• _Input for this task_
File: flow/design.v
`timescale 1ns / 1ps 
`timescale 1ns / 1ps
 `timescale 1ns / 1ps 
module muldiv#(parameter XLEN = 32)
(
    input                   clk_i,
    input                   rst_i,
    input  [XLEN-1 : 0]     a_i,
    input  [XLEN-1 : 0]     b_i,
    input                   req_i,
    input  [ 2 : 0]         operation_sel_i,
    output reg [XLEN-1 : 0] muldiv_result_o,
    output reg              ready_o
);
function [XLEN-1 : 0] abs;
    input [XLEN-1 : 0] num;
    abs = num[XLEN-1] ? -num : num;
endfunction
wire operation_mul, operation_mulh, operation_mulhsu, operation_mulhu,
     operation_div, operation_divu, operation_rem, operation_remu;
assign operation_mul = (operation_sel_i == 3'b000);
assign operation_mulh = (operation_sel_i == 3'b001);
assign operation_mulhsu = (operation_sel_i == 3'b010);
assign operation_mulhu = (operation_sel_i == 3'b011);
assign operation_div = (operation_sel_i == 3'b100);
assign operation_divu = (operation_sel_i == 3'b101);
assign operation_rem = (operation_sel_i == 3'b110);
assign operation_remu = (operation_sel_i == 3'b111);
wire is_divider, is_a_zero, is_b_zero,
     is_a_neg, is_b_neg, signed_adjust, mul_overflow;
assign is_divider = operation_sel_i[2];
assign is_a_zero = (a_i == 32'b0);
assign is_b_zero = (b_i == 32'b0);
assign is_a_neg  = a_i[31] & (operation_mulh | operation_mulhsu | operation_div | operation_rem);
assign is_b_neg  = b_i[31] & (operation_mulh | operation_div | operation_rem);
assign signed_adjust = is_a_neg ^ is_b_neg;
assign mul_overflow   = (is_a_neg & (a_i[30: 0] == 31'b0));
wire [XLEN-1 : 0] op_a, op_b;
assign op_a = ( | is_a_neg)? abs(a_i) : a_i;
assign op_b = ( | is_b_neg)? abs(b_i) : b_i;
wire              is_calc_done;
reg  [XLEN-1 : 0] reg32;
reg  [XLEN*2 : 0] result;        
reg  [ 5 : 0]     cnt;
reg  [XLEN-1 : 0]   op_a_r, op_b_r;
reg  [XLEN*2-1 : 0] fast_result, mul0, mul1;
reg  [ 1 : 0]       fast_mul_counter;
assign is_calc_done = !(operation_mul | operation_mulh | operation_mulhsu |
                        operation_mulhu)? ~|cnt : & fast_mul_counter;
wire [XLEN-1 : 0] mull, mulh, quotient, remainder;
assign mull = result[31 : 0];
assign mulh = result[63 : 32];
assign quotient = result[31 : 0];
assign remainder = result[64 : 33];
localparam S_IDLE        = 3'b000,
           S_CALC        = 3'b001,
           S_SIGN_ADJUST = 3'b010,
           S_DONE        = 3'b011,
           S_STALL       = 3'b100;
reg [2 : 0] S, S_nxt;
always @(posedge clk_i)
begin
    if (rst_i)
        S <= S_IDLE;
    else
        S <= S_nxt;
end
always @(*)
begin
    case (S)
        S_IDLE:
            S_nxt = (req_i)? (is_a_zero | is_b_zero)? S_DONE : S_CALC : S_IDLE;
        S_CALC:
            S_nxt = (is_calc_done)? S_SIGN_ADJUST : S_CALC;
        S_SIGN_ADJUST:
            S_nxt = S_DONE;
        S_DONE:
            S_nxt = S_IDLE;
        default:
            S_nxt = S_IDLE;
    endcase
end
wire mul_add = result[0];
wire div_sub = (result[63: 32] >= reg32);
wire [32 : 0] adder_opa, adder_opb;
assign adder_opa = is_divider ? -reg32 : reg32;
assign adder_opb = result[63: 32];
wire [32 : 0] adder_tmp = adder_opa + adder_opb;
wire [64 : 0] result_tmp = {adder_tmp, result[31: 0]};
always @(posedge clk_i)
begin
    if (rst_i || ((S == S_IDLE) & req_i)) begin
        fast_result <= 32'b0;
        fast_mul_counter <= 2'b0; 
    end
    else begin
        op_a_r <= op_a;
        op_b_r <= op_b;
        mul0 <= op_a_r * op_b_r;
        mul1 <= mul0;
        fast_result <= mul1;
        fast_mul_counter <= (& fast_mul_counter)? fast_mul_counter : fast_mul_counter + 1;
    end
end
always @(posedge clk_i)
begin
    if ( (S == S_IDLE) & req_i)
    begin
        if (is_divider)
        begin                        
            if (is_b_zero)
            begin                    
                result[64: 33] <= a_i;
                result[32]  <= 1'b0;
                result[31: 0] <= {32{1'b1}};
            end
            else
            begin
                cnt <= 'd32;
                reg32 <= op_b;
                result <= {1'b0, 32'b0, op_a};   
            end
        end
        else
        begin                        
            if (is_a_zero | is_b_zero)
            begin
                result <= 65'b0;
            end
            else
            begin
                cnt <= 'd31;
                reg32 <= op_a;
                result <= {1'b0, 32'b0, op_b};   
            end
        end
    end
    else if (S == S_CALC)
    begin
        cnt <= cnt - 'd1;
        if (is_divider)
        begin
            result <= (div_sub)? {result_tmp[63 : 0], 1'b1} : {result[63 : 0], 1'b0};
        end
        else
        begin
            result <= (mul_add)? {1'b0, result_tmp[64 : 1]} : {1'b0, result[64 : 1]};
        end
    end
    else if (S == S_SIGN_ADJUST)
    begin
        if (is_divider)
        begin
            result[64: 33] <= (is_a_neg)? -remainder : remainder;
            result[31: 0] <= (signed_adjust)? -quotient : quotient;
        end
        else
        begin
            result <= (operation_mulh | operation_mulhu)? (signed_adjust)? -fast_result : fast_result
                    : (operation_mulhsu)? (is_a_neg)? -fast_result : fast_result : fast_result;
        end
    end
end
always @(posedge clk_i)
begin
    if (S == S_DONE || S == S_STALL)
        ready_o <= 1;
    else
        ready_o <= 0;
end
always @(posedge clk_i)
begin
    if (S == S_DONE)
        muldiv_result_o <= ( {32{operation_mul}} & mull)
                      | ( {32{operation_mulh | operation_mulhsu | operation_mulhu}} & mulh)
                      | ( {32{operation_div | operation_divu}} & quotient)
                      | ( {32{operation_rem | operation_remu}} & remainder)
                      ;
    else
        muldiv_result_o <= muldiv_result_o;
end
endmodule
File: flow/run.sh
#!/bin/bash
# the make line also repeats each setting of config.mk as NAME=value (left out here)
make -C /OpenROAD-flow-scripts/flow DESIGN_CONFIG=/design/flow/config.mk WORK_HOME=/design/flow/orfs CLKGATE_MAP_FILE= finish
File: flow/config.mk
export PLATFORM = sky130hd
export DESIGN_NAME = muldiv
export DESIGN_NICKNAME = muldiv
export VERILOG_FILES = /design/flow/design.v
export SDC_FILE = /design/flow/constraint.sdc
export NUM_CORES = 4
export LEC_CHECK = 0
export CAP_MARGIN = 20
export CORE_MARGIN = 2
export CORE_UTILIZATION = 70
export PLACE_DENSITY = 0.6
export SLEW_MARGIN = 20
File: flow/constraint.sdc
create_clock -name core_clock -period 6.94 [get_ports {clk_i}]
set_input_delay 1.3880 -clock core_clock [delete_from_list [all_inputs] [get_ports {clk_i}]]
set_output_delay 1.3880 -clock core_clock [all_outputs]
set_load 0.01 [all_outputs]
==> results of run 1 <==
==> through the flow <==
stage	hold slack, ns	worst slack (ns)	util	cell area (um^2)
CTS	0.403	-0.584	0.793	63500
floorplan	0.400	-0.145	-	56600
finish	0.395	-0.836	0.806	64600
global route	0.411	-0.977	0.806	64600
global placement	0.401	-0.671	0.767	61500
detailed placement	0.405	-0.794	0.767	61500
==> routing by layer <==
layer / vias up / routed length (um) / share of wire / GRT usage
met1: 22700 / 62700 / 0.36 / 0.544
met5: - / 13 / 0.000074 / 0
li1: 19700 / - / - / -
met4: 2 / 13700 / 0.078 / 0.255
met3: 775 / 17900 / 0.10 / 0.0831
met2: 2788 / 80700 / 0.46 / 0.662
==> layout make-up <==
cell class | count | area, um^2 | share of cell area
tap | 1060 | 1330 | 0.0205
multi-input combinational | 4278 | 41200 | 0.637
antenna | 1 | 2.50 | 0.0000387
inverter | 964 | 3620 | 0.0560
clock buffer | 58 | 1200 | 0.0186
sequential | 398 | 11200 | 0.174
clock inverter | 22 | 263 | 0.00407
timing repair buffer | 604 | 5780 | 0.0895
==> what timing repair did <==
action                                  CTS  global route
cloned                                    2             3
setup buffers                            22            48
pin swaps                                35           108
gates resized                            95           179
endpoints found under the setup margin   37            42
hold buffers                              0             0
==> flow_metrics.env, run 1 <==
# source this file to load flow results
export IMPL_port_buffers=102
export IMPL_status="complete, but fails checks"
export IMPL_holdPathEnd="mul1[15]"
export IMPL_ys_sh_adder=0.393
export IMPL_period_used=1.12
export IMPL_fillers=5089
export IMPL_syn_avg_cell_area_um2=9.38
export IMPL_slew_violations=0
export IMPL_wl_per_cell_um=23.7
export IMPL_dp_hpwl_um=135000
export IMPL_hold_depth=0
export IMPL_grt_pass1_wl_um=265000
export IMPL_worst_slack_ns=-0.836
export IMPL_required_ns=7.27
export IMPL_ys_sh_xor=0.0452
export IMPL_ys_warn_count=1
export IMPL_cp_top_family="adder cells"
export IMPL_synth_flops=398
export IMPL_setup_tns_ns=-19.28
export IMPL_clock_sinks=398
export IMPL_mux_area_frac=0.0204
export IMPL_crit_slowest_cell="fa_1"
export IMPL_edf_count=326
export IMPL_simple_gate_share=0.166
export IMPL_routed_via_density=6.22
export IMPL_area_leaders="fa_1 32%, edfxtp_1 17%, ha_1 7.5%, and2_1 7.2%, inv_1 6.4%"
export IMPL_grt_pass1_vias=46500
export IMPL_arrival_ns=8.11
export IMPL_start_kind="flip-flop"
export IMPL_slowest_delay_ns=0.61
export IMPL_path_depth=24
export IMPL_synthFlopType="edfxtp_1"
export IMPL_cts_htree_levels=2
export IMPL_crit_chain="buf_6, buf_12, and2_4, fa_1, inv_2, fa_1, inv_1, fa_1, fa_2, fa_2, fa_1, fa_1, fa_1, ha_4, a21oi_1, o21ai_1, a21oi_1, o21ai_2, o21ai_2, nand4b_1, a21oi_2, o21a_2, o21ai_1, xnor2_1"
export IMPL_grt_setup_unrepaired="yes"
export IMPL_syn_inst=6006
export IMPL_critPathKind="reg2reg"
export IMPL_rows=104
export IMPL_clkTransAtPathRegs_ns=0.07
export IMPL_path_buffers=4
export IMPL_maxCapViolCount=0
export IMPL_topCombFamilyByArea="adder cells"
export IMPL_post_route_drc_count=0
export IMPL_dieWidth_um=288
export IMPL_top_cell_area_share=0.319
export IMPL_synth_cell_types=81
export IMPL_wl_um=175000
export IMPL_rr_startpoint="op_a_r[3]"
export IMPL_tritoncts="built"
export IMPL_fmax_ghz=0.129
export IMPL_hp_start="mul0[15]"
export IMPL_dieArea_mm2=0.0828
export IMPL_common_cells="960 x inv_1, 897 x fa_1, 680 x nand2_1, 648 x and2_1, 337 x clkbuf_1"
export IMPL_clk_latency_ns=0.61
export IMPL_route_vias_total=45900
export IMPL_final_cells=7385
export IMPL_fin_crit_ns=7.78
export IMPL_antenna_found_initial=3
export IMPL_reg2reg_slack_ns=-0.84
export IMPL_reg2reg_depth=24
export IMPL_synth_area_leader_cell="fa_1"
export IMPL_startpoint="op_a_r[3]"
export IMPL_async_flop_share=0
export IMPL_fp_util=0.703
export IMPL_drt_first_iter_violations=5307
export IMPL_gp_congestion=1.02
export IMPL_maxSlewHeadroom=0.242
export IMPL_fin_nets=7592
export IMPL_fin_skew_ns=0.0482
export IMPL_area_growth_pct=14.7
export IMPL_yosys_cells=6006
export IMPL_clock_path_buffers=3
export IMPL_yosys_stat_area_mm2=0.0564
export IMPL_coreArea_mm2=0.0802
export IMPL_drt_pass1_iter_count=6
export IMPL_dp_cells=7235
export IMPL_most_common_cell="inv_1"
export IMPL_critPathMostFrequentCell="fa_1"
export IMPL_setup_viol=39
export IMPL_fp_dieH_um=288
export IMPL_tool_warnings=37
export IMPL_yosysSeqAreaShare=0.199
export IMPL_hold_class="reg2reg"
export IMPL_path_max_fanout=15
export IMPL_hold_viol_final=0
export IMPL_so_faults="negative setup slack"
export IMPL_grtUsageTotal=0.421
export IMPL_netlist_area_mm2=0.0564
export IMPL_root_buffer="clkbuf_16"
export IMPL_antenna_left=0
export IMPL_endpoint="mul0[56]"
export IMPL_grt_overflow_total=0
export IMPL_aoi_share=0.0873
export IMPL_fp_nets=7309
export IMPL_r2r_end="mul0[56]"
export IMPL_tightest_slew_ns=1.13
export IMPL_pin_count=103
export IMPL_worst_setup_path_end_kind="flip-flop"
export IMPL_grt_max_degree=202
export IMPL_cts_buffers=43
==> inputs of run 2 (changes only) <==
Settings changed: CAP_MARGIN 20 to 10, CORE_UTILIZATION 70 to 72, PLACE_DENSITY 0.6 to not set, SETUP_SLACK_MARGIN set to -0.47, SLEW_MARGIN 20 to 30.
Clock period 6.94 ns to 6.35 ns, I/O delays scaled along.
==> run 2 against run 1 <==
Still fails the layout checks on negative setup slack. Synthesized cell count unchanged. Sequential share of layout area down 0.094 points. Clock-buffer cell count shrank 7. Wire length grew 7.3%.
==> flow_metrics.env, run 2 <==
# source this file to load flow results
export IMPL_path_buffers=6
export IMPL_synthFlopType="edfxtp_1"
export IMPL_slowest_delay_ns=0.60
export IMPL_drt_first_iter_violations=6011
export IMPL_cts_buffers=44
export IMPL_place_ws_ns=-1.27
export IMPL_topCombFamilyByArea="adder cells"
export IMPL_path_depth=25
export IMPL_clock_sinks=398
export IMPL_logic_area_mm2=0.0412
export IMPL_aoi_share=0.0873
export IMPL_clock_path_buffers=3
export IMPL_holdWs_ns=0.418
export IMPL_pin_count=103
export IMPL_fillers=4326
export IMPL_gp_congestion=1.07
export IMPL_endpoint="mul0[59]"
export IMPL_setup_viol=52
export IMPL_tritoncts="built"
export IMPL_syn_inst=6006
export IMPL_yosys_cells=6006
export IMPL_most_common_cell="inv_1"
export IMPL_period_used=1.22
export IMPL_hold_class="reg2reg"
export IMPL_yosys_stat_area_mm2=0.0564
export IMPL_netlist_area_mm2=0.0564
export IMPL_area_leaders="fa_1 32%, edfxtp_1 17%, ha_1 7.5%, and2_1 7.2%, inv_1 6.4%"
export IMPL_syn_avg_cell_area_um2=9.38
export IMPL_fp_dieH_um=284
export IMPL_crit_slowest_cell="fa_2"
export IMPL_fp_nets=7309
export IMPL_start_kind="flip-flop"
export IMPL_so_faults="negative setup slack"
export IMPL_fin_crit_ns=7.78
export IMPL_rr_startpoint="op_b_r[3]"
export IMPL_status="complete, but fails checks"
export IMPL_tool_warnings=37
export IMPL_r2r_end="mul0[59]"
export IMPL_ys_sh_xor=0.0452
export IMPL_slew_violations=0
export IMPL_ys_warn_count=1
export IMPL_drt_pass1_iter_count=11
export IMPL_rows=102
export IMPL_critPathMostFrequentCell="fa_1"
export IMPL_async_flop_share=0
export IMPL_simple_gate_share=0.166
export IMPL_grt_pass1_vias=49700
export IMPL_fmax_ghz=0.129
export IMPL_clk_latency_ns=0.62
export IMPL_clkTransAtPathRegs_ns=0.07
export IMPL_ctsHoldBuffers=0
export IMPL_maxSlewHeadroom=0.272
export IMPL_startpoint="op_b_r[3]"
export IMPL_grt_pass1_wl_um=284000
export IMPL_dp_hpwl_um=138000
export IMPL_hp_start="mul0[46]"
export IMPL_dieWidth_um=284
export IMPL_path_max_fanout=9
export IMPL_post_route_drc_count=0
export IMPL_grt_max_degree=155
export IMPL_synth_cell_types=81
export IMPL_antenna_found_initial=6
export IMPL_tightest_slew_ns=1.08
export IMPL_area_growth_pct=15.3
export IMPL_yosysSeqAreaShare=0.199
export IMPL_setup_tns_ns=-49.59
export IMPL_synth_flops=398
export IMPL_route_vias_total=47400
export IMPL_fp_util=0.728
export IMPL_reg2reg_slack_ns=-1.43
export IMPL_arrival_ns=8.14
export IMPL_top_cell_area_share=0.319
export IMPL_ys_sh_adder=0.393
export IMPL_hold_viol_final=0
export IMPL_required_ns=6.71
export IMPL_antenna_left=0
export IMPL_routed_via_density=6.40
export IMPL_worst_slack_ns=-1.43
export IMPL_grtUsageTotal=0.464
export IMPL_fin_skew_ns=0.0261
export IMPL_cts_htree_levels=2
export IMPL_hold_depth=0
export IMPL_cp_top_family="adder cells"
export IMPL_port_buffers=102
export IMPL_worst_setup_path_end_kind="flip-flop"
export IMPL_root_buffer="clkbuf_16"
export IMPL_edf_count=326
export IMPL_fin_nets=7623
export IMPL_holdPathEnd="mul1[46]"
export IMPL_grt_setup_unrepaired="yes"
export IMPL_mux_area_frac=0.0204
export IMPL_dieArea_mm2=0.0805
export IMPL_common_cells="960 x inv_1, 897 x fa_1, 680 x nand2_1, 648 x and2_1, 337 x clkbuf_1"
export IMPL_seq_area_mm2=0.0112
export IMPL_grt_overflow_total=0
export IMPL_wl_per_cell_um=25.4
export IMPL_synth_area_leader_cell="fa_1"
export IMPL_critPathKind="reg2reg"
export IMPL_reg2reg_depth=25
export IMPL_wl_um=188000
export IMPL_maxCapViolCount=0
export IMPL_coreArea_mm2=0.0775
run 2: layout make-up:
class | instances | area share
Sequential cell | 398 | 0.173
Inverter | 964 | 0.0557
Multi-Input combinational cell | 4278 | 0.634
Timing Repair Buffer | 634 | 0.0930
Clock inverter | 31 | 0.00603
Tap cell | 1040 | 0.0200
Antenna cell | 5 | 0.000193
Clock buffer | 51 | 0.0185
run 2: layer usage:
metal	track usage	wire, um
met1	0.571	62400
met2	0.726	85200
met3	0.116	22900
met4	0.320	17200
met5	0	30
run 2: timing repair:
| item | 4_1_cts | 5_1_grt |
|---|---|---|
| endpoints found under the hold margin | 0 | 0 |
| setup buffers | 54 | 18 |
| pin swaps | 59 | 45 |
| gates cloned | 6 | 0 |
| endpoints found under the setup margin | 42 | 47 |
| gates resized | 159 | 57 |
run 2: per-stage QoR:
step	instances	area [um^2]	util
2_1_floorplan	6006	56700	-
3_3_place_gp	7245	61700	0.797
3_5_place_dp	7246	61800	0.797
4_1_cts	7379	64600	0.834
5_1_grt	7400	65000	0.839
6_report	7401	65000	0.839
==> inputs of run 3 (changes only) <==
Settings changed: CAP_MARGIN 10 to 20, SETUP_SLACK_MARGIN -0.47 to 0.93, SLEW_MARGIN 30 to 20.
Clock period 6.35 ns to 6.95 ns, I/O delays scaled along.
==> run 3 against run 2 <==
The layout still fails its checks (negative setup slack). Synthesized cell count is the same. Final cell count shrank 0.51%. Clock skew grew 0.012 ns. Wire length shrank 2.1%. First-iteration DRC count shrank 5.3%. Synthesized area is the same. Highest routed layer unchanged.
==> flow_metrics.env, run 3 <==
# source this file to load flow results
export IMPL_startpoint="op_b_r[2]"
export IMPL_postLayoutCellArea_mm2=0.0652
export IMPL_tritoncts="built"
export IMPL_wl_um=184000
export IMPL_cts_htree_levels=2
export IMPL_hold_depth=0
export IMPL_rows=102
export IMPL_place_area_mm2=0.0616
export IMPL_clk_latency_ns=0.62
export IMPL_port_buffers=102
export IMPL_synth_area_leader_cell="fa_1"
export IMPL_fp_nets=7309
export IMPL_start_kind="flip-flop"
export IMPL_netlist_area_mm2=0.0564
export IMPL_antenna_left=0
export IMPL_path_depth=26
export IMPL_coreArea_mm2=0.0775
export IMPL_status="complete, but fails checks"
export IMPL_drt_first_iter_violations=5690
export IMPL_simple_gate_share=0.166
export IMPL_fmax_ghz=0.128
export IMPL_grt_max_degree=152
export IMPL_antenna_found_initial=3
export IMPL_maxCapViolCount=0
export IMPL_worst_setup_path_end_kind="flip-flop"
export IMPL_clock_sinks=398
export IMPL_fp_util=0.728
export IMPL_slowest_delay_ns=0.58
export IMPL_synth_cell_types=81
export IMPL_most_common_cell="inv_1"
export IMPL_topCombFamilyByArea="adder cells"
export IMPL_grt_pass1_wl_um=269000
export IMPL_aoi_share=0.0873
export IMPL_setup_viol=40
export IMPL_path_max_fanout=7
export IMPL_dieWidth_um=284
export IMPL_grt_overflow_total=0
export IMPL_dieArea_mm2=0.0805
export IMPL_tool_warnings=39
export IMPL_drt_pass1_iter_count=8
export IMPL_common_cells="960 x inv_1, 897 x fa_1, 680 x nand2_1, 648 x and2_1, 337 x clkbuf_1"
export IMPL_post_route_drc_count=0
export IMPL_yosysSeqAreaShare=0.199
export IMPL_ctsHoldBuffers=0
export IMPL_fin_nets=7589
export IMPL_so_faults="negative setup slack"
export IMPL_area_leaders="fa_1 32%, edfxtp_1 17%, ha_1 7.5%, and2_1 7.2%, inv_1 6.4%"
export IMPL_dp_hpwl_um=136000
export IMPL_cts_buffers=43
export IMPL_tightest_slew_ns=1.27
export IMPL_r2r_end="mul0[63]"
export IMPL_root_buffer="clkbuf_16"
export IMPL_hold_viol_final=0
export IMPL_fp_dieH_um=284
export IMPL_grtUsageTotal=0.438
export IMPL_ys_sh_xor=0.0452
export IMPL_route_vias_total=47300
export IMPL_clock_path_buffers=3
export IMPL_ys_sh_adder=0.393
export IMPL_fin_crit_ns=7.84
export IMPL_holdPathEnd="mul1[42]"
export IMPL_grt_pass1_vias=47900
export IMPL_mux_area_frac=0.0204
export IMPL_edf_count=326
export IMPL_routed_via_density=6.42
export IMPL_endpoint="mul0[63]"
export IMPL_grt_setup_unrepaired="yes"
export IMPL_hp_start="mul0[42]"
export IMPL_worst_slack_ns=-0.887
export IMPL_rr_startpoint="op_b_r[2]"
export IMPL_synth_flops=398
export IMPL_required_ns=7.30
export IMPL_gp_congestion=1.04
export IMPL_hold_class="reg2reg"
export IMPL_reg2reg_slack_ns=-0.89
export IMPL_top_cell_area_share=0.319
export IMPL_reg2reg_depth=26
export IMPL_yosys_cells=6006
export IMPL_wl_per_cell_um=24.9
export IMPL_synthFlopType="edfxtp_1"
export IMPL_crit_slowest_cell="fa_1"
export IMPL_yosys_stat_area_mm2=0.0564
export IMPL_arrival_ns=8.19
export IMPL_clkTransAtPathRegs_ns=0.07
export IMPL_syn_inst=6006
export IMPL_maxSlewHeadroom=0.152
export IMPL_syn_avg_cell_area_um2=9.38
export IMPL_async_flop_share=0
export IMPL_area_growth_pct=15.7
export IMPL_ys_warn_count=1
export IMPL_fin_skew_ns=0.0380
export IMPL_period_used=1.13
export IMPL_path_buffers=6
export IMPL_critPathMostFrequentCell="fa_1"
export IMPL_cp_top_family="adder cells"
export IMPL_critPathKind="reg2reg"
export IMPL_pin_count=103
export IMPL_slew_violations=0
run 3: metal layers:
layer,wire [um],GRT usage
met2,84000,0.689
met5,25,0
met1,61500,0.549
met4,17500,0.308
met3,20600,0.0843
run 3: repair_timing:
action,4_1_cts,5_1_grt
setup endpoints to repair,53,54
pin swaps,47,110
setup buffers,32,42
resized,89,193
cloned,1,4
run 3: final cells by class:
class / instances / area (um^2)
Antenna cell: 2 / 5.00
Clock buffer: 56 / 1190
Clock inverter: 24 / 368
Fill cell: 4238 / 12300
Inverter: 964 / 3620
Multi-Input combinational cell: 4278 / 41500
Sequential cell: 398 / 11200
Tap cell: 1040 / 1300
Timing Repair Buffer: 601 / 5970
run 3: stage by stage:
| step | hold WS (ns) | setup TNS, ns | instances | setup WS (ns) | util |
|---|---|---|---|---|---|
| after floorplan | 0.400 | -0.248 | 6006 | -0.147 | - |
| after global placement | 0.400 | -8.92 | 7202 | -0.534 | 0.796 |
| after detailed placement | 0.405 | -11.63 | 7202 | -0.632 | 0.796 |
| after CTS | 0.415 | -7.73 | 7315 | -0.432 | 0.825 |
| after global routing | 0.422 | -25.09 | 7361 | -1.02 | 0.841 |
| final | 0.416 | -19.73 | 7363 | -0.887 | 0.842 |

• _Action item_
Your answer should be one number, the count of lines in the entries holding the string "endpoints".

• _Written response_
4